During training, the console output tracks loss and evaluation metrics at each checkpoint:
[2025-10-14 09:12:03] Training configuration:
Base model: meta-llama/Llama-3.1-8B
Quantization: 4-bit (NF4, double quant)
LoRA rank: 64, alpha: 128
Target modules: q_proj, k_proj, v_proj, o_proj, gate_proj, up_proj, down_proj
Trainable params: 167,772,160 / 8,030,261,248 (2.09%)
GPU memory: 14.2 GB / 24.0 GB (A100)
Step Train Loss Val Loss Val Accuracy Time
---- ---------- -------- ------------ --------
500 1.842 1.614 0.719 12m 04s
1000 0.923 0.812 0.841 24m 11s
1500 0.614 0.597 0.887 36m 18s
2000 0.481 0.524 0.904 48m 22s
2500 0.392 0.498 0.916 60m 30s
3000 0.341 0.487 0.921 72m 38s ← best checkpoint
Best model saved at step 3000 (val_loss: 0.487)
Adapter size: 142 MB
The PEFT skill configures 4-bit quantization so the 8B model fits in 16GB VRAM, applies LoRA adapters to attention and MLP layers, and sets up the Trainer with gradient checkpointing to minimize memory usage.
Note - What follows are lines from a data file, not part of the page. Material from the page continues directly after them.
==> src/rtl/uart_rx_oversampled.sv <==
// Oversampled, majority-voted UART receiver with FWFT word FIFO and sticky errors; UART_RX_PARITY_EN adds parity.
// Latency: word enters the FIFO on the edge closing the last stop bit's decision tick; errors flag on that same edge.
// Backpressure: rx_ready_i low holds the head word; frames arriving while full are dropped and flag overrun.
module uart_rx_oversampled #(
    parameter int OVERSAMPLE = 16,
    parameter int FIFO_DEPTH = 8,
    parameter int DIV_WIDTH  = 16
) (
    input  logic                          CLK,
    input  logic                          RSTN,
    input  logic [DIV_WIDTH-1:0]          cfg_div_i,
    input  logic [1:0]                    cfg_bits_i,
    input  logic                          cfg_parity_en_i,
    input  logic                          cfg_parity_odd_i,
    input  logic                          cfg_stop_bits_i,
    input  logic                          rx_i,
    output logic [7:0]                    rx_data_o,
    output logic                          rx_valid_o,
    input  logic                          rx_ready_i,
    output logic [$clog2(FIFO_DEPTH):0]   fifo_count_o,
    output logic                          err_parity_o,
    output logic                          err_frame_o,
    output logic                          err_overrun_o,
    input  logic                          err_clr_i
);

    localparam int SW = $clog2(OVERSAMPLE);
    localparam int AW = $clog2(FIFO_DEPTH);
    localparam int CW = AW + 1;

    localparam logic [SW-1:0] S_LO   = SW'(OVERSAMPLE / 2 - 1);
    localparam logic [SW-1:0] S_MID  = SW'(OVERSAMPLE / 2);
    localparam logic [SW-1:0] S_HI   = SW'(OVERSAMPLE / 2 + 1);
    localparam logic [SW-1:0] S_LAST = SW'(OVERSAMPLE - 1);
    localparam logic [CW-1:0] FULL_CNT = CW'(FIFO_DEPTH);

    typedef enum logic [2:0] {
        IDLE,
        START,
        DATA,
`ifdef UART_RX_PARITY_EN
        PARITY,
`endif
        STOP
    } state_t;

    state_t state_q, state_d;

    logic                 sync1, sync2, rx_prev;
    logic                 rx_s;
    logic                 start_det;
    logic [DIV_WIDTH-1:0] div_cnt, div_m1;
    logic [SW-1:0]        samp_cnt;
    logic                 tick, at_decide, at_end;
    logic                 s_a, s_b, voted;
    logic [2:0]           bit_cnt;
    logic                 stop_cnt;
    logic [7:0]           data_q;
    logic                 frame_bad;
    logic                 last_data, last_stop;
    logic                 push, set_frame;
    logic                 par_err_flag;

    // FIFO state
    logic [7:0]           fifo_mem [FIFO_DEPTH];
    logic [AW-1:0]        wr_ptr, rd_ptr;
    logic [CW-1:0]        fifo_cnt;
    logic                 fifo_empty, fifo_full, do_push, do_pop;

    always_ff @(posedge CLK or negedge RSTN) begin
        if (!RSTN) begin
            sync1   <= 1'b1;
            sync2   <= 1'b1;
            rx_prev <= 1'b1;
        end else begin
            sync1   <= rx_i;
            sync2   <= sync1;
            rx_prev <= sync2;
        end
    end

    assign rx_s      = sync2;
    assign start_det = (state_q == IDLE) && rx_prev && !rx_s;

    // Divider of 0 behaves as 1; >= keeps a mid-frame shrink from running away.
    assign div_m1    = (cfg_div_i == '0) ? '0 : cfg_div_i - DIV_WIDTH'(1);
    assign tick      = (state_q != IDLE) && (div_cnt >= div_m1);
    assign at_decide = tick && (samp_cnt == S_HI);
    assign at_end    = tick && (samp_cnt == S_LAST);
    assign voted     = (s_a & s_b) | (s_a & rx_s) | (s_b & rx_s);

    assign last_data = (bit_cnt == ({1'b0, cfg_bits_i} + 3'd4));
    assign last_stop = (stop_cnt == cfg_stop_bits_i);

`ifdef UART_RX_PARITY_EN
    logic par_acc, par_err, par_bad, set_par;
    assign par_bad      = voted ^ par_acc ^ cfg_parity_odd_i;
    assign par_err_flag = par_err;
`else
    logic unused_parity_cfg;
    assign unused_parity_cfg = cfg_parity_en_i ^ cfg_parity_odd_i;
    assign par_err_flag      = 1'b0;
`endif

    always_ff @(posedge CLK or negedge RSTN) begin
        if (!RSTN) begin
            state_q <= IDLE;
        end else begin
            state_q <= state_d;
        end
    end

    always_comb begin
        state_d   = state_q;
        push      = 1'b0;
        set_frame = 1'b0;
`ifdef UART_RX_PARITY_EN
        set_par   = 1'b0;
`endif
        case (state_q)
            IDLE: begin
                if (start_det) state_d = START;
            end
            START: begin
                if (at_decide && voted) state_d = IDLE;
                else if (at_end)        state_d = DATA;
            end
            DATA: begin
                if (at_end && last_data) begin
`ifdef UART_RX_PARITY_EN
                    state_d = cfg_parity_en_i ? PARITY : STOP;
`else
                    state_d = STOP;
`endif
                end
            end
`ifdef UART_RX_PARITY_EN
            PARITY: begin
                if (at_decide && par_bad) set_par = 1'b1;
                if (at_end)               state_d = STOP;
            end
`endif
            STOP: begin
                // Leave at the final decision tick so the next start edge is caught early.
                if (at_decide) begin
                    if (!voted) set_frame = 1'b1;
                    if (last_stop) begin
                        state_d = IDLE;
                        push    = voted && !frame_bad && !par_err_flag;
                    end
                end
            end
            default: state_d = IDLE;
        endcase
    end

    always_ff @(posedge CLK or negedge RSTN) begin
        if (!RSTN) begin
            div_cnt   <= '0;
            samp_cnt  <= '0;
            s_a       <= 1'b0;
            s_b       <= 1'b0;
            bit_cnt   <= '0;
            stop_cnt  <= 1'b0;
            data_q    <= '0;
            frame_bad <= 1'b0;
`ifdef UART_RX_PARITY_EN
            par_acc   <= 1'b0;
            par_err   <= 1'b0;
`endif
        end else if (start_det) begin
            div_cnt   <= '0;
            samp_cnt  <= '0;
            bit_cnt   <= '0;
            stop_cnt  <= 1'b0;
            data_q    <= '0;
            frame_bad <= 1'b0;
`ifdef UART_RX_PARITY_EN
            par_acc   <= 1'b0;
            par_err   <= 1'b0;
`endif
        end else if (state_q == IDLE) begin
            div_cnt  <= '0;
            samp_cnt <= '0;
        end else begin
            div_cnt <= tick ? '0 : div_cnt + DIV_WIDTH'(1);
            if (tick) samp_cnt <= (samp_cnt == S_LAST) ? '0 : samp_cnt + SW'(1);
            if (tick && (samp_cnt == S_LO))  s_a <= rx_s;
            if (tick && (samp_cnt == S_MID)) s_b <= rx_s;
            if ((state_q == DATA) && at_decide) begin
                data_q[bit_cnt] <= voted;
`ifdef UART_RX_PARITY_EN
                par_acc         <= par_acc ^ voted;
`endif
            end
            if ((state_q == DATA) && at_end) bit_cnt  <= bit_cnt + 3'd1;
            if ((state_q == STOP) && at_end) stop_cnt <= 1'b1;
            if (set_frame) frame_bad <= 1'b1;
`ifdef UART_RX_PARITY_EN
            if (set_par) par_err <= 1'b1;
`endif
        end
    end

    assign fifo_empty = (fifo_cnt == '0);
    assign fifo_full  = (fifo_cnt == FULL_CNT);
    assign do_pop     = rx_ready_i && !fifo_empty;
    // A pop in the same cycle frees the slot, so a full FIFO still accepts the push.
    assign do_push    = push && (!fifo_full || do_pop);

    always_ff @(posedge CLK or negedge RSTN) begin
        if (!RSTN) begin
            wr_ptr   <= '0;
            rd_ptr   <= '0;
            fifo_cnt <= '0;
        end else begin
            if (do_push) wr_ptr <= wr_ptr + AW'(1);
            if (do_pop)  rd_ptr <= rd_ptr + AW'(1);
            if (do_push && !do_pop)      fifo_cnt <= fifo_cnt + CW'(1);
            else if (!do_push && do_pop) fifo_cnt <= fifo_cnt - CW'(1);
        end
    end

    always_ff @(posedge CLK) begin
        if (do_push) fifo_mem[wr_ptr] <= data_q;
    end

    assign rx_valid_o   = !fifo_empty;
    assign rx_data_o    = fifo_empty ? 8'h00 : fifo_mem[rd_ptr];
    assign fifo_count_o = fifo_cnt;

    // Set has priority over clear.
    always_ff @(posedge CLK or negedge RSTN) begin
        if (!RSTN) begin
            err_frame_o   <= 1'b0;
            err_overrun_o <= 1'b0;
        end else begin
            if (set_frame)      err_frame_o <= 1'b1;
            else if (err_clr_i) err_frame_o <= 1'b0;
            if (push && fifo_full && !do_pop) err_overrun_o <= 1'b1;
            else if (err_clr_i)               err_overrun_o <= 1'b0;
        end
    end

`ifdef UART_RX_PARITY_EN
    always_ff @(posedge CLK or negedge RSTN) begin
        if (!RSTN) begin
            err_parity_o <= 1'b0;
        end else if (set_par) begin
            err_parity_o <= 1'b1;
        end else if (err_clr_i) begin
            err_parity_o <= 1'b0;
        end
    end
`else
    assign err_parity_o = 1'b0;
`endif

endmodule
Training produces a 150MB adapter file rather than a full 16GB model copy.
4. Evaluate and merge the adapter
After training completes, evaluate on the held-out validation set and merge the LoRA adapter into the base model for deployment.
Evaluate the fine-tuned model on the validation set. Show me accuracy, F1 score per triage category, and a confusion matrix. Then merge the adapter into the base model and save it in GGUF format for Ollama deployment.
The evaluation reveals per-category performance so you can spot where the model struggles. Merging produces a standalone model file ready for inference without needing the PEFT library at runtime.
If per-category F1 scores are uneven, investigate the training data distribution first. Kaggle medical datasets often over-represent common conditions and under-represent rare but critical ones. Upsampling minority classes or adding a weighted loss function during training can close the gap without requiring more data.
Real-World Example
A telehealth company fine-tuned Mistral-7B on 48,000 patient intake messages from a Kaggle medical NLP dataset. The base model classified triage urgency at 71% accuracy. After 3 epochs of QLoRA training on a single A100 (8 hours, $12 in cloud compute), the fine-tuned model hit 93% accuracy on held-out data. The LoRA adapter was only 140MB, so they merged it and deployed via Ollama on a $200/month dedicated server. The model now processes 2,000 intake messages daily, routing urgent cases to nurses within 90 seconds instead of the previous 15-minute manual review cycle.